■ **Your objective**
Copy nothing from the entries below except the lines from the one containing "Area after synthesis goes down by 1.1%." through the one containing "export DESIGN_NAME = lru_key_value_cache", and copy those exactly.

■ **Records for the exercise**
________________________

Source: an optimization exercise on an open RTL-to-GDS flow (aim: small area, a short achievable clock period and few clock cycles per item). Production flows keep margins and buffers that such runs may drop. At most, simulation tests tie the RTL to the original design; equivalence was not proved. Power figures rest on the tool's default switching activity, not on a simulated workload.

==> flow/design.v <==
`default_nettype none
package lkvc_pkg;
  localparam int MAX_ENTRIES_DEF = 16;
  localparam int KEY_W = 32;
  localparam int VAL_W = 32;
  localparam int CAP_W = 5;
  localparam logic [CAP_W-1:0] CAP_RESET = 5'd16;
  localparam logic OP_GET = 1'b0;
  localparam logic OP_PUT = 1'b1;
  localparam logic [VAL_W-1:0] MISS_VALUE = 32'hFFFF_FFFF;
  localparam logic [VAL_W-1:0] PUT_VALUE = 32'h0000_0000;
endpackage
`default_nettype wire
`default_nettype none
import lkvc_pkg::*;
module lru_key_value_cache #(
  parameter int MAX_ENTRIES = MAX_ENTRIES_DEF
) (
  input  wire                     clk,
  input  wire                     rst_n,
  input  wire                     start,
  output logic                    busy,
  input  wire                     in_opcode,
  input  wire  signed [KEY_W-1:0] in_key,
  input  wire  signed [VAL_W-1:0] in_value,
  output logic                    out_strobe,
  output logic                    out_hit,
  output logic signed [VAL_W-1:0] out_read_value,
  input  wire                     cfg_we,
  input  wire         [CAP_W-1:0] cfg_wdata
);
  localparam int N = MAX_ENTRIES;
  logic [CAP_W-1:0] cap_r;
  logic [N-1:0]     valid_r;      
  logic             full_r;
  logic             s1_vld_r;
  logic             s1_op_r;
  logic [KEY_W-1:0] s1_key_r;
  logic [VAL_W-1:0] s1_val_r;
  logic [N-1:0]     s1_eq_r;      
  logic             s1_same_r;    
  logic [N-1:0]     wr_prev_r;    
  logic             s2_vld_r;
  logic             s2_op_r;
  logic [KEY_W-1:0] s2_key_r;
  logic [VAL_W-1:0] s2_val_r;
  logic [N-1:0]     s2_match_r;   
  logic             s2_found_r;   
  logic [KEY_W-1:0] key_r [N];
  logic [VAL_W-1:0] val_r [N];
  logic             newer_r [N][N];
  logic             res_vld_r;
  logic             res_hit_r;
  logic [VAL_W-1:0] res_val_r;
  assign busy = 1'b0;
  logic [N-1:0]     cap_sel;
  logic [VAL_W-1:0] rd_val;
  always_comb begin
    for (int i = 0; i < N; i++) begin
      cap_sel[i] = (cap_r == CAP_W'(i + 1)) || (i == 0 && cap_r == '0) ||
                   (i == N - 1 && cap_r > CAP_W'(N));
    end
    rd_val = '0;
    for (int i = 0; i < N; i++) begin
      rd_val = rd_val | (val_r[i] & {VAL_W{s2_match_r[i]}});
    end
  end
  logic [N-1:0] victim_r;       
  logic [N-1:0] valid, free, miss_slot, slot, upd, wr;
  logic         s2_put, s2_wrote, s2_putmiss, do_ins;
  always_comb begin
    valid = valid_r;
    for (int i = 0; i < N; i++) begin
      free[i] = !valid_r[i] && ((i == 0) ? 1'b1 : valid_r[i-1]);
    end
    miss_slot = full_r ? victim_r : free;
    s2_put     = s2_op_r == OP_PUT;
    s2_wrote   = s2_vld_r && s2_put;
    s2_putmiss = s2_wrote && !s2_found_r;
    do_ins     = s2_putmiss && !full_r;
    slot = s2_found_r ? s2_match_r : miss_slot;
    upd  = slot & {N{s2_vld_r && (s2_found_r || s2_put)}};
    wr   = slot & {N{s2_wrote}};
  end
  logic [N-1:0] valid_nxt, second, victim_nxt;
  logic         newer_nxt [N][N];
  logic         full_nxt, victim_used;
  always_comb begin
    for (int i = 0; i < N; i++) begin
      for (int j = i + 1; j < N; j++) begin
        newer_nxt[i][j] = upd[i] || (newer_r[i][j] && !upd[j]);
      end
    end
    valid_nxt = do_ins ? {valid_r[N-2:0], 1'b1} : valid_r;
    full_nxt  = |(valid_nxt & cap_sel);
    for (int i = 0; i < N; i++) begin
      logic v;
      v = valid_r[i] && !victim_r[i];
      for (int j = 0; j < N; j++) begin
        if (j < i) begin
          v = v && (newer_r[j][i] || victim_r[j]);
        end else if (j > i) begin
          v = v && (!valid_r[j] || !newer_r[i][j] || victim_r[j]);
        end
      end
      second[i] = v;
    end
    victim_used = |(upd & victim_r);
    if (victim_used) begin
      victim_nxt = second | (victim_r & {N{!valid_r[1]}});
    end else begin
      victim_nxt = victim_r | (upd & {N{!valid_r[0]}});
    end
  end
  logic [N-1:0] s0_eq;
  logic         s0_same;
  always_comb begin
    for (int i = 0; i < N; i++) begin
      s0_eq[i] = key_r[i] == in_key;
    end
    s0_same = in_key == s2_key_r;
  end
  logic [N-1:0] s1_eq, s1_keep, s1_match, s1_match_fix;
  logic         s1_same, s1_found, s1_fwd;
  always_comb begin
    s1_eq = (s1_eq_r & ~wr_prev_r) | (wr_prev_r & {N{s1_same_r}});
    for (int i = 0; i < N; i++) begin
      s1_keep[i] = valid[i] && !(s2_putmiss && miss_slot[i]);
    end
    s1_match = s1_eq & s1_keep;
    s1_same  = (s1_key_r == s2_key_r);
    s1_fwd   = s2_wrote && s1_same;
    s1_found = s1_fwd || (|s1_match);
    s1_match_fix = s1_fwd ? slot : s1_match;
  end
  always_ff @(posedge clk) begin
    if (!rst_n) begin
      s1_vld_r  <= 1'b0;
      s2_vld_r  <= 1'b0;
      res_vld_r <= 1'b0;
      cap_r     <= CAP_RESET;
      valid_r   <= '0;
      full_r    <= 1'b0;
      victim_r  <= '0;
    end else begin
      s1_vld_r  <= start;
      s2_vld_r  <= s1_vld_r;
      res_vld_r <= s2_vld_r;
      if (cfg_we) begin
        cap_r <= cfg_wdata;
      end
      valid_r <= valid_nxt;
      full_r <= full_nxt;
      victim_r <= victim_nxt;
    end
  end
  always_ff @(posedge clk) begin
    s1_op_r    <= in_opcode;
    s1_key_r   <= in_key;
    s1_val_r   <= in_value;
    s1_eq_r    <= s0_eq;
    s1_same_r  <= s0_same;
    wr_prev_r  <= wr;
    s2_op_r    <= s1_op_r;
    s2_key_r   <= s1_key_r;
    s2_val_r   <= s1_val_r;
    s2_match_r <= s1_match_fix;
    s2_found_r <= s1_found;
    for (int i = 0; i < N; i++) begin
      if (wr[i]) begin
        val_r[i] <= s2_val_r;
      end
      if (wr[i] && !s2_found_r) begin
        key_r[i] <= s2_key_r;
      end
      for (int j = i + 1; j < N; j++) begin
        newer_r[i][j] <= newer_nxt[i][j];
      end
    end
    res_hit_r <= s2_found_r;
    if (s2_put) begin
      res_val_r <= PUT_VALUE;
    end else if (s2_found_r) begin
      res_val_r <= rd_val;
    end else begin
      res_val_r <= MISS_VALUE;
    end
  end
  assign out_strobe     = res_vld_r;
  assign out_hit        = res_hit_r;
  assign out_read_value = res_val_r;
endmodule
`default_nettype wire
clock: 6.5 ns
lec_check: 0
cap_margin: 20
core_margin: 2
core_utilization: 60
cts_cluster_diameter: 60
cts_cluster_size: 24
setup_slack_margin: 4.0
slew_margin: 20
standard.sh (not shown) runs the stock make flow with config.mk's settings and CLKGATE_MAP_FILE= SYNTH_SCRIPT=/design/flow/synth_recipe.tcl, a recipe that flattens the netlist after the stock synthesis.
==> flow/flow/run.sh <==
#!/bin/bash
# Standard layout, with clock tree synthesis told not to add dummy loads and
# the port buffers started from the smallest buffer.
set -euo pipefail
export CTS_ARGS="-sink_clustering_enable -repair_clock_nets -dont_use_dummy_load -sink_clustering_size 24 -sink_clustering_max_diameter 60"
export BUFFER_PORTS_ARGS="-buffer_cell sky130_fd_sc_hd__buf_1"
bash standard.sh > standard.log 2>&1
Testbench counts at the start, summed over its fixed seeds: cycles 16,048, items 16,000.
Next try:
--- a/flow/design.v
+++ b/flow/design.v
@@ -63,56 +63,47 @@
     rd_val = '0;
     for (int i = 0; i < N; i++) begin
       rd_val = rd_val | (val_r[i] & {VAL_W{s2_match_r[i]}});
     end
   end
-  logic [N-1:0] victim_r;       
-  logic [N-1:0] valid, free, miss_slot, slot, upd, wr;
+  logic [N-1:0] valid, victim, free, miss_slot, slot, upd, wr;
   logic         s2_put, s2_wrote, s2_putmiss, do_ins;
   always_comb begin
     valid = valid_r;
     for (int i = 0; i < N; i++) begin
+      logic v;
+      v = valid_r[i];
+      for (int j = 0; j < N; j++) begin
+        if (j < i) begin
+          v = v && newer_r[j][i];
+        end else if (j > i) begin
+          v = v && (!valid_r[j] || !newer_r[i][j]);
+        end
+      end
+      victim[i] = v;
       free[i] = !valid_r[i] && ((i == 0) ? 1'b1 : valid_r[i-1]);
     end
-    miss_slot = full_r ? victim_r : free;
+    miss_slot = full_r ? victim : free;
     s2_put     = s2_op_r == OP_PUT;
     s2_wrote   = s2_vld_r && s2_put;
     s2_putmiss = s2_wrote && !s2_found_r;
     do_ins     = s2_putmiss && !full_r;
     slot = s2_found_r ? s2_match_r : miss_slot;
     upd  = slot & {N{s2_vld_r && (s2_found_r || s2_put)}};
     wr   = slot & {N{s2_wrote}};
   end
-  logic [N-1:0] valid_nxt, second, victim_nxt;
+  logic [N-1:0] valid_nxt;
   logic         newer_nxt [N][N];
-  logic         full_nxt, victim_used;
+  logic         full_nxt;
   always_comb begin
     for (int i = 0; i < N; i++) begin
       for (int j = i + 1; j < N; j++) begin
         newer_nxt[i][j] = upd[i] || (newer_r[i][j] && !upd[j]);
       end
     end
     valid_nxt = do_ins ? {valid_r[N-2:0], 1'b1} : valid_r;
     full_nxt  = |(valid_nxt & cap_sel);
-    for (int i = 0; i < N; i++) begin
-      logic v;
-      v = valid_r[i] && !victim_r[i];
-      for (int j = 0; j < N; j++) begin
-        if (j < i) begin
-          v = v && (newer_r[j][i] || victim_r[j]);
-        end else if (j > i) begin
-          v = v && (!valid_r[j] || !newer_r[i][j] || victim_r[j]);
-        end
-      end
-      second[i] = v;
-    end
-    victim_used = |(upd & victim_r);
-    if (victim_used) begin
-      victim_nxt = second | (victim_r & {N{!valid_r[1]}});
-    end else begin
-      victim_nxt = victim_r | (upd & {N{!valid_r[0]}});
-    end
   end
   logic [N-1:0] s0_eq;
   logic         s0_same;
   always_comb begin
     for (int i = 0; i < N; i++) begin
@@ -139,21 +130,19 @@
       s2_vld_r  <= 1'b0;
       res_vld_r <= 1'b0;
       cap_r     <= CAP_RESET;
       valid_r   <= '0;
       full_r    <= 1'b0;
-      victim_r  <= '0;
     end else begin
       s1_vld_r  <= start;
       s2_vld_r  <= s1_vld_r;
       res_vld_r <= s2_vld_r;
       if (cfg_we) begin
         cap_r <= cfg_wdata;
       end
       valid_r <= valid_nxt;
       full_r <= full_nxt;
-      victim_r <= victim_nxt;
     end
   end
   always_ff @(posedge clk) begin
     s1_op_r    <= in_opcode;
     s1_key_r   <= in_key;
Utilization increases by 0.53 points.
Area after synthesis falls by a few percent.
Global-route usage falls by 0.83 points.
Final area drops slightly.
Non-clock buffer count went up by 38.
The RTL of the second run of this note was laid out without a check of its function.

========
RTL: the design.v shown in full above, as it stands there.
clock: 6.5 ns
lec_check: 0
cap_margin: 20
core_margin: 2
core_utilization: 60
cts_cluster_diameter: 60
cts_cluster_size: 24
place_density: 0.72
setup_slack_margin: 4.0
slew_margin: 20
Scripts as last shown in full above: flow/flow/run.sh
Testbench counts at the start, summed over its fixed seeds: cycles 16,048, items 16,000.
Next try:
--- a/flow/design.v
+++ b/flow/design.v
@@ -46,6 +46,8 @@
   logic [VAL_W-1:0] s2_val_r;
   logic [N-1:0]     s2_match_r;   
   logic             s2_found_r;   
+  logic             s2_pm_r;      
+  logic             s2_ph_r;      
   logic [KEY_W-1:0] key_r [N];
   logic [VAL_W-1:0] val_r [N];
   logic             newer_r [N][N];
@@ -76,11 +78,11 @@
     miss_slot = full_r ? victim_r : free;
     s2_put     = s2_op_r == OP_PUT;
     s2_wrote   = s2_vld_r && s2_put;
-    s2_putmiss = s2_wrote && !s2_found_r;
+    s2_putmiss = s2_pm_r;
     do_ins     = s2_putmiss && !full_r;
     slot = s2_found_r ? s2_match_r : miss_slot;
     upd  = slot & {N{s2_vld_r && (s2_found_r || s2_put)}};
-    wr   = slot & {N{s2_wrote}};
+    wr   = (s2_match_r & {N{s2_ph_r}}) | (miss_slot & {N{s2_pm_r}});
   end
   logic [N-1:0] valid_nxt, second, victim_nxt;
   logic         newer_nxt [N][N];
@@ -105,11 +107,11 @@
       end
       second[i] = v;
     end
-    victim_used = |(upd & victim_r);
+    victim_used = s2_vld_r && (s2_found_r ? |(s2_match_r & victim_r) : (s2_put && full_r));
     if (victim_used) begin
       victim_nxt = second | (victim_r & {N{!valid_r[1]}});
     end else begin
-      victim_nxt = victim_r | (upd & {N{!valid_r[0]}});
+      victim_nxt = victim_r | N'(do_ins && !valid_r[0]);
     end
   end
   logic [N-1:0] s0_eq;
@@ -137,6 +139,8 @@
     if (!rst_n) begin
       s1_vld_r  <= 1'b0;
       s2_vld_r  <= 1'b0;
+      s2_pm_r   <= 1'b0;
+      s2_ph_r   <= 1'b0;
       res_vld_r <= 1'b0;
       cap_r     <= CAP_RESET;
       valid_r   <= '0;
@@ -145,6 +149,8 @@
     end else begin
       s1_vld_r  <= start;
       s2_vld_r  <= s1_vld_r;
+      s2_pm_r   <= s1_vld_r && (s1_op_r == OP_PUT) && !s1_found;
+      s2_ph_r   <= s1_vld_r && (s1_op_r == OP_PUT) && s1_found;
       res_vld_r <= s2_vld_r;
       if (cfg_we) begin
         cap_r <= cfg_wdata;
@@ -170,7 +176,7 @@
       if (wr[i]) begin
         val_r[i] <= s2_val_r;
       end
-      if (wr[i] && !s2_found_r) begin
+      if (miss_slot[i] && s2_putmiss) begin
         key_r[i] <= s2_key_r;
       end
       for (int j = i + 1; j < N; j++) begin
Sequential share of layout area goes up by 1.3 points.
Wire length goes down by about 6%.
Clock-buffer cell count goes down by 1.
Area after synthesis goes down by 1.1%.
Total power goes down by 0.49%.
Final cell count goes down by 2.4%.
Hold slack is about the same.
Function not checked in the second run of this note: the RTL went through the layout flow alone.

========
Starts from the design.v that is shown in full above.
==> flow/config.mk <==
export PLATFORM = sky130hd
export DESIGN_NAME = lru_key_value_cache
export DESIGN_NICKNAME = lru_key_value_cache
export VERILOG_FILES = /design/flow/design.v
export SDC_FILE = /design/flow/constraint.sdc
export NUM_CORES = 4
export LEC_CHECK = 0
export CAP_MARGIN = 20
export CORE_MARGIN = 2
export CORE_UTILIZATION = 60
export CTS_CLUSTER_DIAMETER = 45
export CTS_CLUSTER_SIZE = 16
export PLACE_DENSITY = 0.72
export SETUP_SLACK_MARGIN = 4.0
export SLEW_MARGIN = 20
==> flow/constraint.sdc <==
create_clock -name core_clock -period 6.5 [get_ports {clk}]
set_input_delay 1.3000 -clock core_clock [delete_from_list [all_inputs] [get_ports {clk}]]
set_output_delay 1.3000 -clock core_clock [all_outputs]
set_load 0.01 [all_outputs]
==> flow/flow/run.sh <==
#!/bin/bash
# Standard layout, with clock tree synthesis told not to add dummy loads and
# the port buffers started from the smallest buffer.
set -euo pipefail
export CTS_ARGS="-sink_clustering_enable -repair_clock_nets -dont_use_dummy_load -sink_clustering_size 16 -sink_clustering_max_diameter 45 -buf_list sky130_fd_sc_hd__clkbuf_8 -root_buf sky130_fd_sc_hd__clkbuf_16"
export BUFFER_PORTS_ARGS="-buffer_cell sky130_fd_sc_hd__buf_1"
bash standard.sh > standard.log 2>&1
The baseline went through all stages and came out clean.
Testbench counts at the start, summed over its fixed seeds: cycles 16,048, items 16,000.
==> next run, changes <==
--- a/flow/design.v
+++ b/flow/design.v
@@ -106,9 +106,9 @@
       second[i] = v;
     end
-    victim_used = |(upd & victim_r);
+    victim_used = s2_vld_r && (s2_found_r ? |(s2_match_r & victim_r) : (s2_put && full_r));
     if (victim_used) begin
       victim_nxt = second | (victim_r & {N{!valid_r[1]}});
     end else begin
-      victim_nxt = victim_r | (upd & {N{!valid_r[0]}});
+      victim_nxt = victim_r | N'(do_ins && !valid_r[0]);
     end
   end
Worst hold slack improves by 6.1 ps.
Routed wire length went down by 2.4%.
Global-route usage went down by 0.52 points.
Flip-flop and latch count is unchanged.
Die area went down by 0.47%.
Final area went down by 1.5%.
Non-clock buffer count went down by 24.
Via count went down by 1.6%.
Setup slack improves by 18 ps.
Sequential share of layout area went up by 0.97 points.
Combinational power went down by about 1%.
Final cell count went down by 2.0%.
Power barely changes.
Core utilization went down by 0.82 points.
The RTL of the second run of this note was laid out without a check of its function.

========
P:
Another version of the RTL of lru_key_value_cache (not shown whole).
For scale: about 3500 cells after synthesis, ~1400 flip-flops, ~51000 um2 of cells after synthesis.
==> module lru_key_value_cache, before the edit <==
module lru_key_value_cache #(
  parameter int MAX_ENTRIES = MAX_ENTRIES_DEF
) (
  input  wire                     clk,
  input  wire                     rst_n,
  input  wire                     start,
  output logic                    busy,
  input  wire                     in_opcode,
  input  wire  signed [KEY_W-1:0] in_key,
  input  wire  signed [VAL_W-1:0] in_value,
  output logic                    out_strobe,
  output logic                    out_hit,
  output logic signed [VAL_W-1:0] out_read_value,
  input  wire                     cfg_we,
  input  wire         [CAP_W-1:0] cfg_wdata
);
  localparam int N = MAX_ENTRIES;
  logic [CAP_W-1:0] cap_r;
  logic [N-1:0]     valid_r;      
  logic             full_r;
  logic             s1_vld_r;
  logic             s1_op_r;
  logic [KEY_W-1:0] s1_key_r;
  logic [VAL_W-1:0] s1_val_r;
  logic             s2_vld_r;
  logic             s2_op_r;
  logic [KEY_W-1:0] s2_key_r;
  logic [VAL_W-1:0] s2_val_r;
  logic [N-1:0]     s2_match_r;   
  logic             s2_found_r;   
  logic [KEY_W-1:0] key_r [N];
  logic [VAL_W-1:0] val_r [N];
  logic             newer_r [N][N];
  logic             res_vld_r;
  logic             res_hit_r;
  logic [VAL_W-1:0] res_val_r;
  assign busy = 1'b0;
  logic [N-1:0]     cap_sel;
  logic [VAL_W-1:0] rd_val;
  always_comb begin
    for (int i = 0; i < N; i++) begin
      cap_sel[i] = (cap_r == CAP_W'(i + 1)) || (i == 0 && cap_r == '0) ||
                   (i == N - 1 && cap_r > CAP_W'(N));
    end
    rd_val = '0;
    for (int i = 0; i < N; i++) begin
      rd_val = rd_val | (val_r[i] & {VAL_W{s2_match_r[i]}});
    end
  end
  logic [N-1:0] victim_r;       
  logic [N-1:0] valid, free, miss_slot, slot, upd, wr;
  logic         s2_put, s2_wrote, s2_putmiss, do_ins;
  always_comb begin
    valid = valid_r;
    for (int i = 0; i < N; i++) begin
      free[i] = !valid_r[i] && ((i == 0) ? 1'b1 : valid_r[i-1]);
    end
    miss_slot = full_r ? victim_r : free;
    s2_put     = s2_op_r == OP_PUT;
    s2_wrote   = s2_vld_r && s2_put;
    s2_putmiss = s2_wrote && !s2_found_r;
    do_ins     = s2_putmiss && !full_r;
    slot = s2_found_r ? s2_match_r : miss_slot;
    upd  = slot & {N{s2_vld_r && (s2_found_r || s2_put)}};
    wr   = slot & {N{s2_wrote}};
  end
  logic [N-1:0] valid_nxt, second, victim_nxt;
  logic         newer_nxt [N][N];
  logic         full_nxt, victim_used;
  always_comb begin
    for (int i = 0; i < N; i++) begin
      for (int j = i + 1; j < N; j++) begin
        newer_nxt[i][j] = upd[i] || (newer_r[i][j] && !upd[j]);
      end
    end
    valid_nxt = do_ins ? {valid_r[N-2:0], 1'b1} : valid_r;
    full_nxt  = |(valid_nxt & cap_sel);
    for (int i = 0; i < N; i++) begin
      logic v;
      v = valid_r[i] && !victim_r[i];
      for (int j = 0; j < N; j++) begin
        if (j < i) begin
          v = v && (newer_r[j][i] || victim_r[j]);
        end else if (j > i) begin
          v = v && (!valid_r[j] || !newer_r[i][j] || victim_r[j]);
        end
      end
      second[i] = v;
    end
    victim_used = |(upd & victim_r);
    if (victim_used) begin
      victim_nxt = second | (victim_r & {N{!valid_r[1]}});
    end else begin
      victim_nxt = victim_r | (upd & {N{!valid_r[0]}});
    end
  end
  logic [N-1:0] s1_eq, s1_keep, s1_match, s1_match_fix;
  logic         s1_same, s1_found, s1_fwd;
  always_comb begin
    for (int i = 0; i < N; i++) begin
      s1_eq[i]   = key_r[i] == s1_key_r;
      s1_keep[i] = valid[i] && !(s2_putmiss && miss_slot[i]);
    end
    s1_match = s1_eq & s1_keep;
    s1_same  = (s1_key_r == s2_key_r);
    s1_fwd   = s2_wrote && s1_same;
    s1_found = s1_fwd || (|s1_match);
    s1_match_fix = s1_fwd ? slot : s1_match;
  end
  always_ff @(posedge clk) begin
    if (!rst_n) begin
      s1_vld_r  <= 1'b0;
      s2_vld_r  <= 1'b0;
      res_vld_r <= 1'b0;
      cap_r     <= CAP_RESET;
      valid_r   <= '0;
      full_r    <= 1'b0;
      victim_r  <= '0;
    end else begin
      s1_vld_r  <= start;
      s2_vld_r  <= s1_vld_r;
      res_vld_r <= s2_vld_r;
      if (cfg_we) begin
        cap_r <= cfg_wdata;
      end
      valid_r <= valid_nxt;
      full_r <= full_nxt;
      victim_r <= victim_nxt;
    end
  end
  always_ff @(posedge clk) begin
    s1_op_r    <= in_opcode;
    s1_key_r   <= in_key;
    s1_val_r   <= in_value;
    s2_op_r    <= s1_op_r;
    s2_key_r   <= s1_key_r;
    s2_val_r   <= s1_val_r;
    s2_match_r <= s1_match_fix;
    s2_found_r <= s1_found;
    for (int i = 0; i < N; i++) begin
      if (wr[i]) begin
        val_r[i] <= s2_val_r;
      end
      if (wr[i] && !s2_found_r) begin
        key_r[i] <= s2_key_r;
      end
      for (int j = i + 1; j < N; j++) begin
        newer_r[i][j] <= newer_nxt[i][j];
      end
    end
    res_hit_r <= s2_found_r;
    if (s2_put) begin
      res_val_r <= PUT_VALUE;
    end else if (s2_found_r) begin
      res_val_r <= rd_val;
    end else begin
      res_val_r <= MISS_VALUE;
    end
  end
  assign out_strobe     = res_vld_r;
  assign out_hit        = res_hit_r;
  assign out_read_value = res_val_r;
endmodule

________________________

■ **Written answer**
Area after synthesis goes down by 1.1%.
Total power goes down by 0.49%.
Final cell count goes down by 2.4%.
Hold slack is about the same.
Function not checked in the second run of this note: the RTL went through the layout flow alone.

========
Starts from the design.v that is shown in full above.
==> flow/config.mk <==
export PLATFORM = sky130hd
export DESIGN_NAME = lru_key_value_cache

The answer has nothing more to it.